Zu wenig Zebrastreifen: Fußgänger fühlen sich nicht sicher in Bad Godesberg

Zu wenig Zebrastreifen : Fußgänger fühlen sich nicht sicher in Bad Godesberg

Egal ob an der Kennedyallee, der Drachenburg- oder der Friesdorfer Straße: Bürger und Politiker wünschen sich mehr Zebrastreifen in Bad Godesberg. Denn dort, so heißt es, ist es unmöglich, sicher über die Straße zu kommen.

An vielen Stellen in Bad Godesberg ist es für Fußgänger unmöglich, sicher über die Straße zu kommen. Den Eindruck zumindest erhält, wer einen Blick in die Tagesordnung der nächsten Sitzung der Bezirksvertretung wirft. Denn an diversen Stellen im Stadtbezirk wird in Anträgen genau das gefordert – neue Zebrastreifen.

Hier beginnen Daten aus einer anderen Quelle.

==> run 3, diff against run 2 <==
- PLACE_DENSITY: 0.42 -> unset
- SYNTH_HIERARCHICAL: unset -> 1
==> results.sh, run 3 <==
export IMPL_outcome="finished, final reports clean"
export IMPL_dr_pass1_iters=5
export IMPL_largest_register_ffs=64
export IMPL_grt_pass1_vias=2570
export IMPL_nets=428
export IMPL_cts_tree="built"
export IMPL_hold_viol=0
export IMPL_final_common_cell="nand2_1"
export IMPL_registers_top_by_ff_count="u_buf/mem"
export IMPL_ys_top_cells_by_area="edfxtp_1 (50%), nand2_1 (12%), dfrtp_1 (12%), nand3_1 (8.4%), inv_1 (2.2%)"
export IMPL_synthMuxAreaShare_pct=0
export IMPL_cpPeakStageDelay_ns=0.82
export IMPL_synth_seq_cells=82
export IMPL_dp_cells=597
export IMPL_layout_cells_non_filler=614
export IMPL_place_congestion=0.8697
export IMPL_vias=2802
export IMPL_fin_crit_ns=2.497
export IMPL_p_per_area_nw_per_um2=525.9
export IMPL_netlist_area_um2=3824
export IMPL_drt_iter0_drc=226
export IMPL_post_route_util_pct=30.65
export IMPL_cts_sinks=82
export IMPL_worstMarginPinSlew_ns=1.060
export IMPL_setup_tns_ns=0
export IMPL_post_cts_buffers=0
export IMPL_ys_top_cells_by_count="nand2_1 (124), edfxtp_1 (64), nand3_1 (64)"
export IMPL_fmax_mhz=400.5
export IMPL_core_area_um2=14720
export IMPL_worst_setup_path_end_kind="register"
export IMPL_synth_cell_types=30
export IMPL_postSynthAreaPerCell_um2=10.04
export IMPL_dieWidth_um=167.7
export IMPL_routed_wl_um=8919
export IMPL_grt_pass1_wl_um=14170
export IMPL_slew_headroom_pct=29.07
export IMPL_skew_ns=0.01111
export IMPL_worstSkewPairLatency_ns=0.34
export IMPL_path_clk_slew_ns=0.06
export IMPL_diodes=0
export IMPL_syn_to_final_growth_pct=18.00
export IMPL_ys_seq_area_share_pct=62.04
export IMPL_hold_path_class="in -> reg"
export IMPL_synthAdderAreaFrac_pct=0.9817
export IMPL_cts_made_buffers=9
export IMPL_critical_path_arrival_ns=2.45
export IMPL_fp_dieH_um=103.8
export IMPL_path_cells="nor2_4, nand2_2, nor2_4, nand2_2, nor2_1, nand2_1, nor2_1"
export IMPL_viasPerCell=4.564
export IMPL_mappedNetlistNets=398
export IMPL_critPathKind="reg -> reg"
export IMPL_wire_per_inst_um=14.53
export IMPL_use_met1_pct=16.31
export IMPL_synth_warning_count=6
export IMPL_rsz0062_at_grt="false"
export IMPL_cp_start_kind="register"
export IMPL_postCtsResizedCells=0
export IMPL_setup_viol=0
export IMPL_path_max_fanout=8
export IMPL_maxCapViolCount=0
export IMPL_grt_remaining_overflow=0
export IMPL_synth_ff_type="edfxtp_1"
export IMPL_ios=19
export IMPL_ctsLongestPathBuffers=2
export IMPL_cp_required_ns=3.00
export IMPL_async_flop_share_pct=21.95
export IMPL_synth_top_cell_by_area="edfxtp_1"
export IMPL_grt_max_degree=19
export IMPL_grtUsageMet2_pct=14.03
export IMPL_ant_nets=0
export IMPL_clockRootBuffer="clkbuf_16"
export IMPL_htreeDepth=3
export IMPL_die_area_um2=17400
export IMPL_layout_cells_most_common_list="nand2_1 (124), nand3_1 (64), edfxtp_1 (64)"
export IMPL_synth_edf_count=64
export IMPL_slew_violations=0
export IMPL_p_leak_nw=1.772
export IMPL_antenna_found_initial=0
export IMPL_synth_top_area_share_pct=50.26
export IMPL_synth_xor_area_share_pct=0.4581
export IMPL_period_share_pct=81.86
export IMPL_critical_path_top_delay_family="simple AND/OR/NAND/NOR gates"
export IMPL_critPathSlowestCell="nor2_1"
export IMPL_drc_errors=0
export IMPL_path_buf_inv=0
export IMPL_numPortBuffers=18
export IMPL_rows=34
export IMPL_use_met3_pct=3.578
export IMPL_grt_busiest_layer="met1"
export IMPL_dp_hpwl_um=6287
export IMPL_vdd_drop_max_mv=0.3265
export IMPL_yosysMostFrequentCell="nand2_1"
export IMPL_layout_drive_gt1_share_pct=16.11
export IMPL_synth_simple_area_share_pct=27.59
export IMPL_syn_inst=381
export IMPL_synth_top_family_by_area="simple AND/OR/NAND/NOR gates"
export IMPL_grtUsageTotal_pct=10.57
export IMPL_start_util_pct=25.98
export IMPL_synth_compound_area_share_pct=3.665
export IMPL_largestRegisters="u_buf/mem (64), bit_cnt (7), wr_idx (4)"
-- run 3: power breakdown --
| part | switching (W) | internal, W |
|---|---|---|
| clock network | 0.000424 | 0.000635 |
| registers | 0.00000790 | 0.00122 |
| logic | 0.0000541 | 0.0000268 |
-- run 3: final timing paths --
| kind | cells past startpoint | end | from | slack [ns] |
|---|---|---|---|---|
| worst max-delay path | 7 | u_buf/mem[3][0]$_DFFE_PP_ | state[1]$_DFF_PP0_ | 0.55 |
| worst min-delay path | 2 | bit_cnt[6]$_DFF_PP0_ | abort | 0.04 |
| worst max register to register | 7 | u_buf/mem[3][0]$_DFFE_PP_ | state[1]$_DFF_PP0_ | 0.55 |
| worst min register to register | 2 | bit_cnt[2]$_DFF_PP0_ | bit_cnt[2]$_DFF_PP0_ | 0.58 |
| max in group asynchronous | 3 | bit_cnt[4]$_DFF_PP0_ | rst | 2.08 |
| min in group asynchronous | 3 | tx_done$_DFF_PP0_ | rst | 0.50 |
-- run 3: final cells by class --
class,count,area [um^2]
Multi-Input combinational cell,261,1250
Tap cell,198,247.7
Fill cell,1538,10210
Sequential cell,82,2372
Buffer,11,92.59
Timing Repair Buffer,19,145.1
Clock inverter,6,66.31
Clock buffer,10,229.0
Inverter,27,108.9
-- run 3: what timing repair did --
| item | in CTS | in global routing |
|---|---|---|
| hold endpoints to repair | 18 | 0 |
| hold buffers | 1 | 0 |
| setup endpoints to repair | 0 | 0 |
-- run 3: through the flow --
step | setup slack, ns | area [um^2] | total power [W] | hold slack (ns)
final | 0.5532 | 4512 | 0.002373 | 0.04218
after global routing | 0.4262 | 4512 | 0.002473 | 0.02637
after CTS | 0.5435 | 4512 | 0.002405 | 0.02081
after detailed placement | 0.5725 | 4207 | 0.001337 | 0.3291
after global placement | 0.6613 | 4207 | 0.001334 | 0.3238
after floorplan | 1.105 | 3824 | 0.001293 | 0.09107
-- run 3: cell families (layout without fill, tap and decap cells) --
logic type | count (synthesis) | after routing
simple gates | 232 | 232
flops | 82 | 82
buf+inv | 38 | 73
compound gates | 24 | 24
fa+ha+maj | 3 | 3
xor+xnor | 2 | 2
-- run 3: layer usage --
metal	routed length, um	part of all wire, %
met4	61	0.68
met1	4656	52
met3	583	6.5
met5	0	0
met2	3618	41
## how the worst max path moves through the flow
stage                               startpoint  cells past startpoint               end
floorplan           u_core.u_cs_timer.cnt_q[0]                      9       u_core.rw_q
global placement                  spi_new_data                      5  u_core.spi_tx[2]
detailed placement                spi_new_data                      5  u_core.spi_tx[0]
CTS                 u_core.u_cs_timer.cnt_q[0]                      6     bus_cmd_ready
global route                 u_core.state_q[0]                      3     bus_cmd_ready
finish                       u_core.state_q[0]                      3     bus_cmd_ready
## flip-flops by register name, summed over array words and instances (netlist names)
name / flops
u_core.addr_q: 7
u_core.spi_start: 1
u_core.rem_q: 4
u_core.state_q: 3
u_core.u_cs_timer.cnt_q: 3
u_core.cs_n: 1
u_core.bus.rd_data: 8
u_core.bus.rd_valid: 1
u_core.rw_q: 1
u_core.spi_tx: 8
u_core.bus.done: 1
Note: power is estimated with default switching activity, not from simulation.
## src/rtl/versat_native_initiator_if.sv

```systemverilog
// versat_native_initiator_if: command, write/read streams, status and native port of the initiator
interface versat_native_initiator_if #(
    parameter int ADDR_W = 11,
    parameter int DATA_W = 32,
    parameter int LEN_W  = 11
);
    logic              cmd_valid;
    logic              cmd_ready;
    logic              cmd_write;
    logic [ADDR_W-1:0] cmd_addr;
    logic [LEN_W-1:0]  cmd_len;
    logic [DATA_W-1:0] wr_data;
    logic              wr_valid;
    logic              wr_ready;
    logic [DATA_W-1:0] rd_data;
    logic              rd_valid;
    logic              rd_ready;
    logic              busy;
    logic              done;
    logic              error;
    logic              valid;
    logic [ADDR_W-1:0] addr;
    logic [DATA_W/8-1:0] wstrb;
    logic [DATA_W-1:0] wdata;
    logic              ready;
    logic [DATA_W-1:0] rdata;

    modport master (
        input  cmd_valid, cmd_write, cmd_addr, cmd_len, wr_data, wr_valid, rd_ready, ready, rdata,
        output cmd_ready, wr_ready, rd_data, rd_valid, busy, done, error, valid, addr, wstrb, wdata
    );

    modport slave (
        output cmd_valid, cmd_write, cmd_addr, cmd_len, wr_data, wr_valid, rd_ready, ready, rdata,
        input  cmd_ready, wr_ready, rd_data, rd_valid, busy, done, error, valid, addr, wstrb, wdata
    );
endinterface

```

## src/rtl/versat_native_initiator.sv

```systemverilog
// versat_native_initiator: burst initiator issuing one native transaction per word; VERSAT_INIT_TIMEOUT_EN adds a REQ timeout
module versat_native_initiator #(
    parameter int ADDR_W = 11,
    parameter int DATA_W = 32,
    parameter int LEN_W  = 11
`ifdef VERSAT_INIT_TIMEOUT_EN
    , parameter int TIMEOUT = 255
`endif
) (
    input logic clk,
    input logic rst,
    versat_native_initiator_if.master bus
);
    typedef enum logic [2:0] {IDLE, FETCH, REQ, DRAIN, FIN} state_t;

    state_t            state_q, state_d;
    logic [ADDR_W-1:0] addr_q, addr_d;
    logic [LEN_W-1:0]  rem_q, rem_d;
    logic              write_q, write_d;
    logic [DATA_W-1:0] wdata_q, wdata_d;
    logic [DATA_W-1:0] rd_data_q, rd_data_d;
    logic              last;

`ifdef VERSAT_INIT_TIMEOUT_EN
    localparam int TW = ($clog2(TIMEOUT + 1) > 8) ? $clog2(TIMEOUT + 1) : 8;
    logic [TW-1:0] tmo_q, tmo_d;
    logic          error_q, error_d;
    assign bus.error = error_q;
`else
    assign bus.error = 1'b0;
`endif

    assign last          = rem_q == LEN_W'(1);
    assign bus.cmd_ready = state_q == IDLE;
    assign bus.wr_ready  = state_q == FETCH;
    assign bus.valid     = state_q == REQ;
    assign bus.rd_valid  = state_q == DRAIN;
    assign bus.done      = state_q == FIN;
    assign bus.busy      = state_q != IDLE;
    assign bus.addr      = addr_q;
    assign bus.wstrb     = {(DATA_W/8){write_q}};
    assign bus.wdata     = wdata_q;
    assign bus.rd_data   = rd_data_q;

    // State register; reset abandons any partial burst without a done pulse
    always_ff @(posedge clk) begin
        if (rst) begin
            state_q   <= IDLE;
            addr_q    <= '0;
            rem_q     <= '0;
            write_q   <= 1'b0;
            wdata_q   <= '0;
            rd_data_q <= '0;
`ifdef VERSAT_INIT_TIMEOUT_EN
            tmo_q     <= '0;
            error_q   <= 1'b0;
`endif
        end else begin
            state_q   <= state_d;
            addr_q    <= addr_d;
            rem_q     <= rem_d;
            write_q   <= write_d;
            wdata_q   <= wdata_d;
            rd_data_q <= rd_data_d;
`ifdef VERSAT_INIT_TIMEOUT_EN
            tmo_q     <= tmo_d;
            error_q   <= error_d;
`endif
        end
    end

    // Next-state: one word per FETCH/REQ (write) or REQ/DRAIN (read) pair
    always_comb begin
        state_d   = state_q;
        addr_d    = addr_q;
        rem_d     = rem_q;
        write_d   = write_q;
        wdata_d   = wdata_q;
        rd_data_d = rd_data_q;
`ifdef VERSAT_INIT_TIMEOUT_EN
        tmo_d     = '0;
        error_d   = error_q;
`endif
        case (state_q)
            IDLE: if (bus.cmd_valid) begin
                addr_d  = bus.cmd_addr;
                rem_d   = bus.cmd_len;
                write_d = bus.cmd_write;
`ifdef VERSAT_INIT_TIMEOUT_EN
                error_d = 1'b0;
`endif
                state_d = (bus.cmd_len == '0) ? FIN : bus.cmd_write ? FETCH : REQ;
            end
            FETCH: if (bus.wr_valid) begin
                wdata_d = bus.wr_data;
                state_d = REQ;
            end
            REQ: if (bus.ready) begin
                if (!write_q) begin
                    rd_data_d = bus.rdata;
                    state_d   = DRAIN;
                end else begin
                    rem_d   = rem_q - 1'b1;
                    addr_d  = last ? addr_q : addr_q + 1'b1;
                    state_d = last ? FIN : FETCH;
                end
            end
`ifdef VERSAT_INIT_TIMEOUT_EN
            else if (tmo_q == TW'(TIMEOUT - 1)) begin
                error_d = 1'b1;
                state_d = FIN;
            end else begin
                tmo_d = tmo_q + 1'b1;
            end
`endif
            DRAIN: if (bus.rd_ready) begin
                rem_d   = rem_q - 1'b1;
                addr_d  = last ? addr_q : addr_q + 1'b1;
                state_d = last ? FIN : REQ;
            end
            FIN: state_d = IDLE;
            default: state_d = IDLE;
        endcase
    end
endmodule

```

## src/flat_wrapper.sv

```systemverilog
// flat-port wrapper written by rule: the top's interface ports become plain ports
module versat_native_initiator_flat 
#(
    parameter int ADDR_W = 11,
    parameter int DATA_W = 32,
    parameter int LEN_W  = 11

)
  (clk, rst, bus_cmd_valid, bus_cmd_write, bus_cmd_addr, bus_cmd_len, bus_wr_data, bus_wr_valid, bus_rd_ready, bus_ready, bus_rdata, bus_cmd_ready, bus_wr_ready, bus_rd_data, bus_rd_valid, bus_busy, bus_done, bus_error, bus_valid, bus_addr, bus_wstrb, bus_wdata);
  versat_native_initiator_if #(.ADDR_W(ADDR_W), .DATA_W(DATA_W), .LEN_W(LEN_W)) bus_i ();
  input logic clk;
  input logic rst;
  input wire logic [$bits(bus_i.cmd_valid)-1:0] bus_cmd_valid;
  input wire logic [$bits(bus_i.cmd_write)-1:0] bus_cmd_write;
  input wire logic [$bits(bus_i.cmd_addr)-1:0] bus_cmd_addr;
  input wire logic [$bits(bus_i.cmd_len)-1:0] bus_cmd_len;
  input wire logic [$bits(bus_i.wr_data)-1:0] bus_wr_data;
  input wire logic [$bits(bus_i.wr_valid)-1:0] bus_wr_valid;
  input wire logic [$bits(bus_i.rd_ready)-1:0] bus_rd_ready;
  input wire logic [$bits(bus_i.ready)-1:0] bus_ready;
  input wire logic [$bits(bus_i.rdata)-1:0] bus_rdata;
  output wire logic [$bits(bus_i.cmd_ready)-1:0] bus_cmd_ready;
  output wire logic [$bits(bus_i.wr_ready)-1:0] bus_wr_ready;
  output wire logic [$bits(bus_i.rd_data)-1:0] bus_rd_data;
  output wire logic [$bits(bus_i.rd_valid)-1:0] bus_rd_valid;
  output wire logic [$bits(bus_i.busy)-1:0] bus_busy;
  output wire logic [$bits(bus_i.done)-1:0] bus_done;
  output wire logic [$bits(bus_i.error)-1:0] bus_error;
  output wire logic [$bits(bus_i.valid)-1:0] bus_valid;
  output wire logic [$bits(bus_i.addr)-1:0] bus_addr;
  output wire logic [$bits(bus_i.wstrb)-1:0] bus_wstrb;
  output wire logic [$bits(bus_i.wdata)-1:0] bus_wdata;
  assign bus_i.cmd_valid = bus_cmd_valid;
  assign bus_i.cmd_write = bus_cmd_write;
  assign bus_i.cmd_addr = bus_cmd_addr;
  assign bus_i.cmd_len = bus_cmd_len;
  assign bus_i.wr_data = bus_wr_data;
  assign bus_i.wr_valid = bus_wr_valid;
  assign bus_i.rd_ready = bus_rd_ready;
  assign bus_i.ready = bus_ready;
  assign bus_i.rdata = bus_rdata;
  assign bus_cmd_ready = bus_i.cmd_ready;
  assign bus_wr_ready = bus_i.wr_ready;
  assign bus_rd_data = bus_i.rd_data;
  assign bus_rd_valid = bus_i.rd_valid;
  assign bus_busy = bus_i.busy;
  assign bus_done = bus_i.done;
  assign bus_error = bus_i.error;
  assign bus_valid = bus_i.valid;
  assign bus_addr = bus_i.addr;
  assign bus_wstrb = bus_i.wstrb;
  assign bus_wdata = bus_i.wdata;
  versat_native_initiator #(.ADDR_W(ADDR_W), .DATA_W(DATA_W), .LEN_W(LEN_W)) u_core (.clk(clk), .rst(rst), .bus(bus_i));
endmodule
```

## config.mk

```make
export PLATFORM = sky130hd
export DESIGN_NAME = versat_native_initiator_flat
export DESIGN_NICKNAME = d
export VERILOG_FILES = /design/src/rtl/versat_native_initiator_if.sv /design/src/rtl/versat_native_initiator.sv /design/src/flat_wrapper.sv
export SDC_FILE = /design/constraint.sdc
export NUM_CORES = 1
export LEC_CHECK = 0
export ABC_CLOCK_PERIOD_IN_PS = 3800
export CORE_ASPECT_RATIO = 0.6
export CORE_MARGIN = 5
export CORE_UTILIZATION = 40
export CTS_CLUSTER_DIAMETER = 100
export DETAILED_ROUTE_END_ITERATION = 16
export GPL_TIMING_DRIVEN = 0
export PLACE_DENSITY = 0.8
export SYNTH_ARGS = -nofsm -noshare
export SYNTH_HDL_FRONTEND = slang
export SYNTH_SLANG_ARGS = --single-unit
export TNS_END_PERCENT = 1
```

## constraint.sdc

```tcl
create_clock -name clk -period 3.8 [get_ports clk]
set_input_delay 0.76 -clock clk [delete_from_list [all_inputs] [get_ports clk]]
set_output_delay 0.76 -clock clk [all_outputs]
set_load 0.05 [all_outputs]
```

# Yosys cells after proc, flatten, opt, wreduce, memory -nomap -nowiden
# Cells that the tools add are included.
[totals]
output_inout_bits = 86
reg_bits = 90
inputBits = 93
word_cells = 49
[op_classes]
n_eq_ne = 10
muxes = 21
n_addsub = 2
n_reduce_logical = 9
bitwise_logic = 1
[ops]
columns = ["cell", "count"]
rows = [
  ["$mux 11", 9],
  ["$pmux 11 s3", 2],
  ["$mux 3", 8],
  ["$pmux 3 s4", 1],
  ["$add 11x1->11 const B", 1],
  ["$eq 11x1->1 const B", 1],
  ["$logic_not 11->1", 1],
  ["$sub 11x1->11 const B", 1],
  ["$ne 2x2->1 const B", 4],
  ["$eq 3x2->1 const B", 2],
  ["$reduce_bool 3->1", 2],
  ["$reduce_and 5->1", 1],
  ["$reduce_and 2->1", 2],
  ["$reduce_and 4->1", 1],
  ["$eq 3x1->1 const B", 1],
  ["$eq 3x3->1 const B", 1],
  ["$logic_not 3->1", 1],
  ["$reduce_and 3->1", 1],
  ["$mux 2", 1],
  ["$ne 2x1->1 const B", 1],
  ["$not 1->1", 1],
]

# Longest topological paths before layout
[logic_depth]
depth_word = 5
depth_mapped = 8
mapped_depth_nobuf = 7

# Worst setup path before layout
# No wires, ideal clock.
[synth_timing]
kind = "register to output"
from = "reg u_core.state_q[0]"
to = "out bus_done"
path_stages_with_launch = 3
required_time_ns = 3.040
path_buffers = 1
slack_ns = 1.381
t_arrival_ns = 1.659
cell_sequence = "dfxtp_1 buf_4 nor3b_1"
[synth_via]
elab_chain_cells = 1
[synth_lines]
columns = ["element", "line_no", "source"]
rows = [
  ["start: declaration", "versat_native_initiator.sv:16", "state_t state_q, state_d;"],
  ["start signal: assignment", "versat_native_initiator.sv:59", "state_q <= state_d;"],
  ["$eq 3x3->1", "versat_native_initiator.sv:38", "assign bus.done = state_q == FIN;"],
  ["end: declaration", "flat_wrapper.sv:27", "output wire logic [$bits(bus_i.done)-1:0] bus_done;"],
]
# No other way between the ends.

# Worst setup path after layout
[layout_timing]
from = "reg u_core.state_q[1]"
to = "out bus_rd_valid"
[layout_via]
elab_chain_cells = 1
[layout_lines]
columns = ["element", "line_no", "source"]
rows = [
  ["$eq 3x2->1", "versat_native_initiator.sv:37", "assign bus.rd_valid = state_q == DRAIN;"],
  ["end: declaration", "flat_wrapper.sv:25", "output wire logic [$bits(bus_i.rd_valid)-1:0] bus_rd_valid;"],
]
# No other way between the ends.

==> out/summary.txt <==
fin nets = 804
Initial Util = 0.406
Worst VDD drop = 0.000283 V
Synth area leader = dfxtp_1
CTS root buf = clkbuf_16
sequential fraction of the synthesis area = 0.454
Critical Path Max Stage Delay = 0.80 ns
ANT nets after route = 0
Placement Setup Slack = 0.947 ns
Fin. Hold Viols = 0
Max-Cap Viols = 0
post-route setup slack = 0.570 ns
fin crit period = 3.23 ns
largest delay contributor family on the critical path = buffers and inverters
Pwr Total = 4.07 mW
Startpoint Class = flop
Slew headroom = 0.533
Critical Path RT = 3.04 ns
std cell rows = 28
Die Wd = 139 µm
PostCTS Resize Cnt = 0
Avg Vias per Cell = 5.19
number of antenna violations at the first check in global routing = 0
worst setup path start = u_core.state_q[1]
cells along the critical path = buf_4, and2b_1, buf_2, buf_2, and2_1, clkdlybuf4s50_1
clk_skew = 0.00729 ns
Critical Path AT = 2.47 ns
ant diodes = 0
Post-Syn Nets = 617
H-tree levels = 3
CTS tree = built
setup bufs post-CTS = 0
CTS Buf Count = 9
die area = 12100 µm²
Synth Flop Type = dfxtp_1
fillers = 833
worst slew pin tran = 0.696 ns
CP max FO = 10
Gate Count Post-Synth = 521
latest clock arrival within the worst-skew pair = 0.33 ns
Die H = 87.2 µm
Min-Delay Path Class = reg -> reg
critical path type = reg -> out
pwr/cell area = 657 nW/µm²
Core ar. = 9770 µm²
hold_ws = 0.453 ns
asr flop ratio synth = 0
post-route setup TNS = 0 ns
CP endpoint kind = primary output
Synth top area share = 0.454
I/O Pins = 179
CTS Buffer Depth = 2
outcome = finished clean
synth top area cells = dfxtp_1 (45%), nand2_1 (16%), a21oi_1 (11%)
Post-synth EDFFs = 0
gpl congestion = 0.907
Cell Area, Synth = 3970 µm²
drt pass-1 iters = 7
synth-to-layout area growth = 56.0%
final WL = 13500 µm
CTS clock-pin slew for the worst setup and hold paths = 0.06 ns
layout cell share with drive strength beyond 1 = 0.0688
DRT iter0 DRCs = 329
Final period util = 0.850
Worst path most repeated cell = buf_2
Slew Limit Fails = 0
# hold bufs at CTS = 0
I/O Buffers = 176
detailed-route via count = 4400
fin util = 0.634
total track usage = 0.219
Worst path slowest cell = clkdlybuf4s50_1
WP buf/inv = 4
register bit total from synthesis = 90
first-pass GRT wire length = 21500 µm
Congestion Overflow GR = 0
DPL Wire Length = 10600 µm
fmax = 310 MHz
drt drc = 0
Clock Sinks = 90
DR WL/cell = 16.0 µm
YS warnings = 0
largest net degree at the start of global routing = 15
worst reg2reg startpoint = u_core.rem_q[0]
unrepaired setup endpoints after global routing = false
syn_area_per_cell = 7.62 µm²
Leakage = 2.19 nW
post-synth cell types = 50
Final setup viols = 0
Worst Hold Launch = u_core.bus.wdata[10]
vias in the first global route = 4247
-- synth_stat cells, drive strengths merged (3+ instances only) --
cell type / instances
nand2: 166
o21ai: 24
dfxtp: 90
buf: 26
a22o: 4
a31oi: 4
clkbuf: 16
a21oi: 86
nor2: 26
nand2b: 4
nand3: 10
nor3: 5
and2: 6
ha: 3
inv: 4
nand4: 4
and3: 3
nor4: 3
o31ai: 4
-- report_power, final --
group	internal, mW	switching [mW]	total (mW)
Sequential	1.10	0.132	1.23
Clock	0.524	0.362	0.886
Combinational	0.692	1.26	1.96
Total	2.32	1.76	4.07
-- flip-flops by register name (all words and copies together), names as in the netlist --
signal / count
u_core.rem_q: 11
u_core.write_q: 1
u_core.bus.rd_data: 32
u_core.bus.wdata: 32
u_core.bus.addr: 11
u_core.state_q: 3
-- worst reg2reg max path, cell delays in order (launching register included) --
cell and delay [ns]:
dfxtp_1 0.34, nor3_1 0.60, nand2_1 0.25, o41ai_1 0.35, nand2_1 0.08, a21oi_1 0.11
-- metal layers --
| layer | vias to the layer above | wire, µm | GRT usage |
|---|---|---|---|
| li1 | 2129 | - | - |
| met1 | 2036 | 5900 | 0.276 |
| met2 | 218 | 5830 | 0.346 |
| met3 | 17 | 1650 | 0.104 |
| met4 | 0 | 150 | 0.0488 |
| met5 | - | 0 | 0 |
-- per-stage QoR --
step           area [µm²]  instances
5_1_grt              6200        847
4_1_cts              6200        847
3_3_place_gp         5900        832
2_1_floorplan        3970        521
3_5_place_dp         5900        832
6_report             6200        847
-- placed cells by master (no fill, tap or decap), types with 6 or more instances in the layout --
master,instances
clkdlybuf4s50_1,176
nand2_1,166
dfxtp_1,90
a21oi_1,85
nor2_1,26
o21ai_0,23
clkbuf_1,17
buf_2,15
nand3_1,10
buf_4,9
clkbuf_16,9
and2_1,6
-- cell families (layout without fill, tap and decap cells) --
logic type,Yosys count,after routing,synth area share
and+or+nand+nor,237,237,0.257
AOI/OAI and AO/OA,141,141,0.211
DFF,90,90,0.454
buffers and inverters,46,237,0.0605
adders and majority gates,3,3,0.00945
muxes,3,3,0.00787
other,1,1,0.000944
-- path summary, 6_finish.rpt --
| kind | end | slack, ns | depth (start not counted) |
|---|---|---|---|
| min reg2reg | u_core.bus.wdata[10] | 0.45 | 2 |
| min | u_core.bus.wdata[10] | 0.45 | 2 |
| max reg2reg | u_core.rem_q[9] | 2.01 | 5 |
| max | bus_rd_valid | 0.57 | 6 |
-- layout make-up --
type / instances / area, µm² / area share
Multi-Input combinational cell: 385 / 1930 / 0.311
Sequential cell: 90 / 1800 / 0.291
Inverter: 4 / 15.0 / 0.00242
Buffer: 42 / 225 / 0.0363
Clock buffer: 11 / 243 / 0.0392
Timing Repair Buffer: 176 / 1760 / 0.284
Clock inverter: 4 / 52.6 / 0.00848
Tap cell: 135 / 169 / 0.0273
Power figures use the tool's default switching activity.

■ Kennedyallee/Höhe Aldi: Es sollte möglich sein, die Kennedyallee in Richtung Discounter sicher zu überqueren – wahlweise in Höhe der Donatus- oder der Europastraße, so eine Mutter von drei Kindern in ihrem Bürgerantrag. Ein weiterer Vorteil: Auch die Schulkinder würden profitieren, die jeden Tag aus der amerikanischen Siedlung zur Donatus- oder Gotenschule gehen. Die Verwaltung steht dem Ansinnen positiv gegenüber. Sollten die Bezirksverordneten zustimmen, werde man eine Verkehrszählung an der Kennedyallee/Höhe Donatusstraße durchführen. Sollten dann die Voraussetzungen für einen Fußgängerüberweg gegeben sein, könnte er eingerichtet werden.

■ Drachenburgstraße: Wer aus dem Mehlemer Bahnhof kommt, hat vielfach Probleme, die Kreuzung B 9/Drachenburgstraße zu überqueren, meint ein Bürger. Daher fordert er, dort eine Fußgängerpassage zu bauen. Auch die Situation an der Drachenburgstraße hinter dem Bahnhof sollte sich seiner Meinung nach ändern. Denn dort, heißt es in dem Antrag, erledigten viele Menschen zu Fuß ihre Einkäufe, auch Kinder seien unterwegs. Eine Ampel oder eine Zebrastreifen aber sucht man vergeblich. Dem stimmt die Verwaltung zu. Zwischen der Bahnstrecke und der Kreuzung Mallwitz- und Ellesdorfer Straße gebe es tatsächlich keine Querung. Gibt die Politik grünes Licht, wird also geprüft, ob und falls ja an welcher Stelle sich ein Zebrastreifen anbietet. Anders sieht es laut Stadt an der Kreuzung mit der B 9 vor dem Bahnhofsgebäude aus. Dort stünden „in allen Ästen gesicherte Fußgängerquerungen zur Verfügung“. Wahlweise mit einer Ampel oder einem Zebrastreifen.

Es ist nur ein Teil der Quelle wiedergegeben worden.